The visual cortex of the human brain contains specialized modules for processing different visual features of an object. Confronted with multiple objects, the system needs to attribute the correct features to each object (often referred to as 'the binding problem'). The brain is assumed to integrate the features of perceived objects into object files – pointers to the neural representations of these features, which outlive the event they represent in order to maintain stable percepts of objects over time. It has been hypothesized that a new encounter with one of the previously bound features will reactivate the other features in the associated object file according to a kind of pattern-completion process.
Fourteen healthy volunteers participated in an fMRI experiment and performed a task designed to measure the aftereffects of binding visual features (houses, faces, motion direction). On each trial, participants viewed a particular combination of features (S1) before carrying out a speeded choice response to a second combination of features (S2). Repetition and alternation of all three features was varied orthogonally.
The behavioral results showed the standard partial repetition costs: a reaction time increase when one feature was repeated and the other feature alternated between S1 and S2, as compared to complete repetitions or alternations of these features. Importantly, the fMRI results provided evidence that repeating motion direction reactivated the object that previously moved in the same direction.
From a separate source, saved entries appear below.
`src/ucr_pkg.sv`:
```
// ----------------------------------------------------------------------------
// Use-count replacement cache package
// Word types, cell token and update types shared by the cache modules.
// ----------------------------------------------------------------------------
package ucr_pkg;

  localparam int unsigned TAG_W   = 16;
  localparam int unsigned COUNT_W = 16;
  localparam int unsigned BEST_W  = COUNT_W + 1;
  localparam int unsigned SLOT_W  = 3;

  localparam logic [COUNT_W-1:0] COUNT_MAX = '1;
  localparam logic [BEST_W-1:0]  BEST_INIT = {1'b1, {COUNT_W{1'b0}}};

  typedef struct packed {
    logic [TAG_W-1:0] access_id;
  } in_word_t;

  typedef struct packed {
    logic              hit;
    logic [SLOT_W-1:0] slot;
    logic              evicted_valid;
    logic [TAG_W-1:0]  evicted_id;
  } out_word_t;

  typedef struct packed {
    logic              valid;
    logic [TAG_W-1:0]  id;
    logic              hit;
    logic [BEST_W-1:0] best;
    logic              best_valid;
    logic [TAG_W-1:0]  best_tag;
  } token_t;

  typedef struct packed {
    logic             we;
    logic             hit;
    logic [TAG_W-1:0] id;
  } upd_t;

endpackage

```
`src/ucr_in_if.sv`:
```
// ----------------------------------------------------------------------------
// Access channel
// Valid/ready channel carrying one access word.
// ----------------------------------------------------------------------------
interface ucr_in_if;
  import ucr_pkg::*;

  logic     valid;
  logic     ready;
  in_word_t data;

  modport source (output valid, output data, input ready);
  modport sink (input valid, input data, output ready);
endinterface

```
`src/ucr_out_if.sv`:
```
// ----------------------------------------------------------------------------
// Result channel
// Valid/ready channel carrying one result word.
// ----------------------------------------------------------------------------
interface ucr_out_if;
  import ucr_pkg::*;

  logic      valid;
  logic      ready;
  out_word_t data;

  modport source (output valid, output data, input ready);
  modport sink (input valid, input data, output ready);
endinterface

```
`src/ucr_cell.sv`:
```
// ----------------------------------------------------------------------------
// Cache cell
// One slot of the tag store. Updates the lookup token passing through it
// with its hit and victim candidacy, and applies the broadcast update.
// ----------------------------------------------------------------------------
module ucr_cell #(
  parameter int unsigned ENTRIES = 8,
  parameter int unsigned INDEX   = 0
) (
  input  logic                       clk_i,
  input  logic                       rst_ni,
  input  ucr_pkg::token_t            tok_i,
  input  logic [$clog2(ENTRIES)-1:0] tok_hit_idx_i,
  input  logic [$clog2(ENTRIES)-1:0] tok_best_idx_i,
  output ucr_pkg::token_t            tok_o,
  output logic [$clog2(ENTRIES)-1:0] tok_hit_idx_o,
  output logic [$clog2(ENTRIES)-1:0] tok_best_idx_o,
  input  ucr_pkg::upd_t              upd_i,
  input  logic [$clog2(ENTRIES)-1:0] upd_idx_i
);
  import ucr_pkg::*;

  localparam int unsigned IDX_W = $clog2(ENTRIES);
  localparam logic [IDX_W-1:0] MY_IDX = IDX_W'(INDEX);

  logic               valid_q, valid_d;
  logic [TAG_W-1:0]   tag_q, tag_d;
  logic [COUNT_W-1:0] count_q, count_d;

  token_t             tok_q, tok_d;
  logic [IDX_W-1:0]   hit_idx_q, hit_idx_d;
  logic [IDX_W-1:0]   best_idx_q, best_idx_d;

  logic [BEST_W-1:0]  eff_count;
  logic               match;
  logic               better;
  logic               sel;

  assign eff_count = valid_q ? {1'b0, count_q} : '0;
  assign match     = valid_q && (tag_q == tok_i.id) && !tok_i.hit;
  assign better    = eff_count < tok_i.best;
  assign sel       = upd_i.we && (upd_idx_i == MY_IDX);

  always_comb begin
    tok_d      = tok_i;
    hit_idx_d  = tok_hit_idx_i;
    best_idx_d = tok_best_idx_i;
    if (match) begin
      tok_d.hit = 1'b1;
      hit_idx_d = MY_IDX;
    end
    if (better) begin
      tok_d.best       = eff_count;
      tok_d.best_valid = valid_q;
      tok_d.best_tag   = tag_q;
      best_idx_d       = MY_IDX;
    end
  end

  always_comb begin
    valid_d = valid_q;
    tag_d   = tag_q;
    count_d = count_q;
    if (sel) begin
      if (upd_i.hit) begin
        if (count_q != COUNT_MAX) begin
          count_d = count_q + COUNT_W'(1);
        end
      end else begin
        valid_d = 1'b1;
        tag_d   = upd_i.id;
        count_d = COUNT_W'(1);
      end
    end
  end

  always_ff @(posedge clk_i or negedge rst_ni) begin
    if (!rst_ni) begin
      valid_q    <= 1'b0;
      tag_q      <= '0;
      count_q    <= '0;
      tok_q      <= '0;
      hit_idx_q  <= '0;
      best_idx_q <= '0;
    end else begin
      valid_q    <= valid_d;
      tag_q      <= tag_d;
      count_q    <= count_d;
      tok_q      <= tok_d;
      hit_idx_q  <= hit_idx_d;
      best_idx_q <= best_idx_d;
    end
  end

  assign tok_o          = tok_q;
  assign tok_hit_idx_o  = hit_idx_q;
  assign tok_best_idx_o = best_idx_q;

endmodule

```
`src/use_count_replacement_cache.sv`:
```
// Each lookup token is registered in every cell in turn before its result is queued.
// Only one access is in flight: the next is taken after the lookup token walks
// the row of cells one cell per cycle and the chosen slot is updated.
// A finished result waits in a two-word output queue while the next access is taken.
// Reset clears every slot, the tokens in the row of cells and the output queue.
// ----------------------------------------------------------------------------
// Use-count replacement cache
// Fully associative tag store built as a row of cells; hits bump a saturating
// use count, misses replace the lowest-count slot.
// ----------------------------------------------------------------------------
module use_count_replacement_cache #(
  parameter int unsigned ENTRIES = 8
) (
  input  logic        clk_i,
  input  logic        rst_ni,
  ucr_in_if.sink      in_i,
  ucr_out_if.source   out_o
);
  import ucr_pkg::*;

  localparam int unsigned IDX_W = $clog2(ENTRIES);

  token_t           tok       [ENTRIES+1];
  logic [IDX_W-1:0] hit_idx   [ENTRIES+1];
  logic [IDX_W-1:0] best_idx  [ENTRIES+1];

  upd_t             upd;
  logic [IDX_W-1:0] upd_idx;

  logic             busy_q, busy_d;
  logic             q0_valid_q, q0_valid_d;
  logic             q1_valid_q, q1_valid_d;
  out_word_t        q0_q, q0_d;
  out_word_t        q1_q, q1_d;

  token_t           last;
  out_word_t        res;
  logic             accept;
  logic             push;
  logic             pop;

  assign in_i.ready = !busy_q && !q1_valid_q;
  assign accept     = in_i.valid && in_i.ready;

  always_comb begin
    tok[0].valid      = accept;
    tok[0].id         = in_i.data.access_id;
    tok[0].hit        = 1'b0;
    tok[0].best       = BEST_INIT;
    tok[0].best_valid = 1'b0;
    tok[0].best_tag   = '0;
    hit_idx[0]        = '0;
    best_idx[0]       = '0;
  end

  for (genvar g = 0; g < ENTRIES; g++) begin : g_cell
    ucr_cell #(
      .ENTRIES (ENTRIES),
      .INDEX   (g)
    ) u_cell (
      .clk_i          (clk_i),
      .rst_ni         (rst_ni),
      .tok_i          (tok[g]),
      .tok_hit_idx_i  (hit_idx[g]),
      .tok_best_idx_i (best_idx[g]),
      .tok_o          (tok[g+1]),
      .tok_hit_idx_o  (hit_idx[g+1]),
      .tok_best_idx_o (best_idx[g+1]),
      .upd_i          (upd),
      .upd_idx_i      (upd_idx)
    );
  end

  assign last = tok[ENTRIES];
  assign push = last.valid;
  assign pop  = q0_valid_q && out_o.ready;

  always_comb begin
    upd.we  = last.valid;
    upd.hit = last.hit;
    upd.id  = last.id;
    upd_idx = last.hit ? hit_idx[ENTRIES] : best_idx[ENTRIES];

    res.hit = last.hit;
    if (last.hit) begin
      res.slot          = SLOT_W'(hit_idx[ENTRIES]);
      res.evicted_valid = 1'b0;
      res.evicted_id    = '0;
    end else begin
      res.slot          = SLOT_W'(best_idx[ENTRIES]);
      res.evicted_valid = last.best_valid;
      res.evicted_id    = last.best_valid ? last.best_tag : '0;
    end
  end

  always_comb begin
    busy_d     = busy_q;
    q0_valid_d = q0_valid_q;
    q1_valid_d = q1_valid_q;
    q0_d       = q0_q;
    q1_d       = q1_q;
    if (accept) begin
      busy_d = 1'b1;
    end
    if (push) begin
      busy_d = 1'b0;
    end
    if (pop) begin
      q0_valid_d = q1_valid_q;
      q0_d       = q1_q;
      q1_valid_d = 1'b0;
    end
    if (push) begin
      if (!q0_valid_d) begin
        q0_valid_d = 1'b1;
        q0_d       = res;
      end else begin
        q1_valid_d = 1'b1;
        q1_d       = res;
      end
    end
  end

  always_ff @(posedge clk_i or negedge rst_ni) begin
    if (!rst_ni) begin
      busy_q     <= 1'b0;
      q0_valid_q <= 1'b0;
      q1_valid_q <= 1'b0;
    end else begin
      busy_q     <= busy_d;
      q0_valid_q <= q0_valid_d;
      q1_valid_q <= q1_valid_d;
    end
  end

  always_ff @(posedge clk_i) begin
    q0_q <= q0_d;
    q1_q <= q1_d;
  end

  assign out_o.valid = q0_valid_q;
  assign out_o.data  = q0_q;

endmodule

```
`src/flat_wrapper.sv`:
```
// flat-port wrapper written by rule: the top's interface ports become plain ports
module use_count_replacement_cache_flat import ucr_pkg::*;
#(
  parameter int unsigned ENTRIES = 8
)
  (clk_i, rst_ni, in_i_valid, in_i_data, in_i_ready, out_o_valid, out_o_data, out_o_ready);
  ucr_in_if in_i_i ();
  ucr_out_if out_o_i ();
  input  logic clk_i;
  input  logic rst_ni;
  input wire logic [$bits(in_i_i.valid)-1:0] in_i_valid;
  input wire logic [$bits(in_i_i.data)-1:0] in_i_data;
  output wire logic [$bits(in_i_i.ready)-1:0] in_i_ready;
  output wire logic [$bits(out_o_i.valid)-1:0] out_o_valid;
  output wire logic [$bits(out_o_i.data)-1:0] out_o_data;
  input wire logic [$bits(out_o_i.ready)-1:0] out_o_ready;
  assign in_i_i.valid = in_i_valid;
  assign in_i_i.data = in_i_data;
  assign in_i_ready = in_i_i.ready;
  assign out_o_valid = out_o_i.valid;
  assign out_o_data = out_o_i.data;
  assign out_o_i.ready = out_o_ready;
  use_count_replacement_cache #(.ENTRIES(ENTRIES)) u_core (.clk_i(clk_i), .rst_ni(rst_ni), .in_i(in_i_i), .out_o(out_o_i));
endmodule
```
`config.mk`:
```
export PLATFORM = sky130hd
export DESIGN_NAME = use_count_replacement_cache_flat
export DESIGN_NICKNAME = d
export VERILOG_FILES = /design/src/ucr_pkg.sv /design/src/ucr_in_if.sv /design/src/ucr_out_if.sv /design/src/ucr_cell.sv /design/src/use_count_replacement_cache.sv /design/src/flat_wrapper.sv
export SDC_FILE = /design/constraint.sdc
export NUM_CORES = 1
export LEC_CHECK = 0
export ABC_CLOCK_PERIOD_IN_PS = 2340
export BUFFER_PORTS_ARGS = -buffer_cell sky130_fd_sc_hd__buf_2
export CAP_MARGIN = 20
export CORE_ASPECT_RATIO = 0.6
export CORE_MARGIN = 2
export CORE_UTILIZATION = 45
export DETAILED_ROUTE_END_ITERATION = 10
export REMOVE_ABC_BUFFERS = 1
export SETUP_SLACK_MARGIN = 0.4
export SLEW_MARGIN = 20
export SYNTH_ARGS = -nofsm -noshare
export SYNTH_HDL_FRONTEND = slang
export SYNTH_SLANG_ARGS = --single-unit
```
`constraint.sdc`:
```
create_clock -name clk_i -period 2.34 [get_ports clk_i]
set_input_delay 0.117 -clock clk_i [delete_from_list [all_inputs] [get_ports clk_i]]
set_output_delay 0.117 -clock clk_i [all_outputs]
set_load 0.02 [all_outputs]
```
More specifically, perceiving a face moving in the same direction as a just-perceived house increased activation in the parahippocampal place area (PPA). A similar reactivation effect was not observed for faces in the fusiform face area (FFA). Individual differences in the size of the reactivation effects in the PPA and FFA showed a positive correlation with the corresponding partial repetition costs.
Our study provides the first neural evidence that features are bound together on a single presentation and that reviewing one feature automatically reactivates the features that previously accompanied it.